Now, when approaching the gcc people I made a mistake: I didn't
initially explain exactly what I wanted and what the ramifications were,
and that resulted in some personal flames.  That, together with this not
being a standard thing, made many gcc people less than enthusiastic, and
some people suggested I'd bring the issue up as a standards extension
_first_.  Which I am hereby doing.

The problem is not that we can't do certain type conversions, it's
mainly that in order to be strictly conforming in those conversions (not
that Linux is strictly conforming in many other respects) to make the
compiler happy, the syntactic issues really explode in your face, and it
becomes really ugly to do (and the compiler usually ends up generating
_really_ bad code because you've done memcpy()'s or similar to avoid the
alias rules).

What I am looking for is comments about a "norestrict" kind of keyword,
that works syntactically similarly to the restrict case, but which
instead of saying "this pointer will never alias with any other pointer
of its kind" it says "this pointer can alias with any other pointer even
if the other pointer is _not_ of the same kind".  See the mirror
symmetry?

Just as an example, a "char *" in current C style is always considered
to be unrestricted, and this would extend those kinds of semantics to
other pointers too at the discretion of the programmer.

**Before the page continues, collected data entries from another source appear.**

What follows belongs to an exercise in optimizing a design on an open flow for small area and a short achievable clock period; a production flow would make more cautious choices.
In this exercise RTL edits were held to simulation tests only and were not proved equivalent to the original.

==> run a <==
==> flow/design.v (excerpt) <==
module cal_abs_angle(
    input           clk     ,
    input [7:0]     real_i  ,
    input [7:0]     imag_i  ,
    input           val_i   ,
    output [7:0]    abs_o   ,
    output [15:0]   angle_o ,
    output          val_o
    );
    reg [7:0] val_r;
    always @(posedge clk) val_r <= {val_r[6:0], val_i};
    assign val_o = val_r[7];
    reg [7:0] re1, im1, re2, im2;
    always @(posedge clk) begin
        re1 <= real_i; im1 <= imag_i;
        re2 <= re1;    im2 <= im1;
    end
    wire       rs = re2[7];
    wire       is = im2[7];
    wire [7:0] a  = rs ? -re2 : re2;
    wire [7:0] b  = is ? -im2 : im2;
    wire       rz = (re2 == 8'd0);
    wire       iz = (im2 == 8'd0);
    wire       ge = (a >= b);
    wire       eq = (re2 == im2) | (re2 == -im2);
    wire       ds = (rs ^ is) & ~iz & ~rz;
    reg  [2:0] cs_a;
    always @(*) begin
        if (rz & iz)       cs_a = 3'd0;
        else if (ge)       cs_a = ds ? (rs ? 3'd2 : 3'd3) : (rs ? 3'd0 : 3'd1);
        else               cs_a = (~ds & ~(rz & is)) ? (rs ? 3'd4 : 3'd5) : (rs ? 3'd6 : 3'd7);
    end
    wire [7:0] mn = ge ? b : a;
    wire [7:0] mx = ge ? a : b;
    wire       q7_a = eq & ~rz;
    wire [7:0] r0   = eq ? 8'd0 : mn;
    wire [7:0] d_a  = {mx[7:1], mx[0] | (rz & iz)};
    reg [7:0]  rem3, d3;
    reg        q3;
    reg [2:0]  cs3;
    always @(posedge clk) begin
        rem3 <= r0;
        d3   <= d_a;
        q3   <= q7_a;
        cs3  <= cs_a;
    end
    wire [7:0] mn_b = q3 ? d3 : rem3;
    wire [7:0] sqa  = d3;
    wire [7:0] sqb  = mn_b;
    wire sq_0 = sqb[3] ^ (sqb[2] & sqb[3]) ^ (sqb[1] & sqb[4]);
    wire sq_1 = (sqb[3] & (sqb[2] & sqb[3])) | (sqb[3] & (sqb[1] & sqb[4])) | ((sqb[2] & sqb[3]) & (sqb[1] & sqb[4]));
    wire sq_2 = (sqb[2] & sqb[4]) ^ (sqb[1] & sqb[5]);
    wire sq_3 = (sqb[2] & sqb[4]) & (sqb[1] & sqb[5]);
    wire sq_4 = sqb[4] ^ (sqb[3] & sqb[4]) ^ (sqb[2] & sqb[5]);
    wire sq_5 = (sqb[4] & (sqb[3] & sqb[4])) | (sqb[4] & (sqb[2] & sqb[5])) | ((sqb[3] & sqb[4]) & (sqb[2] & sqb[5]));
    wire sq_6 = (sqb[1] & sqb[6]) ^ sqa[4];
  ...
Settings: LEC_CHECK=0, CAP_MARGIN=20, CORE_MARGIN=2, CORE_UTILIZATION=40, SLEW_MARGIN=20, SYNTH_MEMORY_MAX_BITS=262144; clock period 28.0 ns.
standard.sh (not shown) runs the stock make flow with config.mk's settings and CLKGATE_MAP_FILE= SYNTH_SCRIPT=/design/flow/synth_recipe.tcl, a recipe that flattens the netlist after the stock synthesis.
==> flow/flow/run.sh <==
#!/bin/bash
# Own layout flow: the standard flow (standard.sh) with two changes:
#  - synthesis is synth_recipe.tcl's, but ABC maps the logic with the
#    area-oriented flow/abc_area.script instead of ORFS's speed script
#    (same registers: ABC only maps the combinational logic), and with full
#    adder cells extracted only in the sum-of-squares tree (flow/synth.tcl);
#  - the port buffers that buffer_ports inserts are sky130_fd_sc_hd__buf_2.
# Each step's output goes to a log file of its own in the work folder.
set -euo pipefail
W=$PWD
export OWN_ABC_SCRIPT=$W/flow/abc_area.script
sed "s#SYNTH_SCRIPT=[^ ]*#SYNTH_SCRIPT=$W/flow/synth.tcl#" standard.sh > "$W/own_synth.sh"
bash "$W/own_synth.sh" synth > "$W/flow_synth.log" 2>&1
export BUFFER_PORTS_ARGS="-buffer_cell sky130_fd_sc_hd__buf_2"
bash standard.sh > "$W/flow_layout.log" 2>&1
==> flow/flow/abc_area.script <==
strash
&get -n
&dch -f
&nf -R 1000
&put
topo
stime -c
==> flow/flow/synth.tcl <==
# synth_recipe.tcl (the standard synthesis), except that ABC maps the logic with
# flow/abc_area.script instead of ORFS's speed script, and that half/full-adder
# cells are extracted only as full adders and only in the logic that feeds the
# sum-of-squares registers s4 (the carry-save tree); ABC maps the rest.
# Neither touches the registers, which come from the same passes as in the
# standard synthesis.
proc synth {args} { yosys synth -nofsm -noshare {*}$args }
proc abc {args} {
  set i [lsearch -exact $args -script]
  if {$i >= 0} { lset args [expr {$i + 1}] $::env(OWN_ABC_SCRIPT) }
  yosys abc {*}$args
}
proc extract_fa {args} { yosys extract_fa -fa {*}$args c:s4* %ci* }
source $::env(SCRIPTS_DIR)/synth.tcl
# left out here: clear keep_hierarchy, flatten, clean up, hide names made inside functions, write 1_2_yosys.v
==> inputs of run b, as changes to run a <==
--- a/flow/config.mk
+++ b/flow/config.mk
@@ -9,3 +9,4 @@
 export CORE_MARGIN = 2
-export CORE_UTILIZATION = 40
+export CORE_UTILIZATION = 50
+export CTS_BUF_LIST = sky130_fd_sc_hd__clkbuf_8
 export SLEW_MARGIN = 20
==> inputs of run c, as changes to run a <==
--- a/flow/config.mk
+++ b/flow/config.mk
@@ -10,2 +10,3 @@
 export CORE_UTILIZATION = 40
+export CTS_BUF_LIST = sky130_fd_sc_hd__clkbuf_8
 export SLEW_MARGIN = 20
==> Flow_metrics.wiki <==
{| class="wikitable"
! Metric !! Value
|-
| # rows || 56
|-
| Outcome || no timing/DRC/antenna violations
|-
| Global routing met1 resource utilization || 39.4%
|-
| Routability cong. || 1.06
|-
| Multi-input logic area || 8100 um2
|-
| Minimum clock period after layout || 6.51 ns
|-
| Detailed-route wire length || 37.7 mm
|-
| GRT Util Overall || 30.7%
|}
(the above is from run b)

I additionally suggested an extended rule which would mean that any
explicit cast would always imply this "norestrict" sense for that
particular cast, but before getting into that issue I'd like to see what
people think about the more limited proposal.  Does everybody but me
hate it as a concept?

		Linus


From: torvalds@transmeta.com (Linus Torvalds)
Newsgroups: comp.std.c
Subject: Re: Comments on "norestrict"ed pointer extension
Date: 9 Jun 1999 04:17:31 GMT

In article <7jkcok$4j9$1@murrow.corp.sgi.com>,
John R. Mashey <mash@mash.engr.sgi.com> wrote:

>In article <7jjua4$7jh$1@palladium.transmeta.com>,
>torvalds@transmeta.com (Linus Torvalds) writes:
>
>I'm not quite sure what you want, maybe you can say more...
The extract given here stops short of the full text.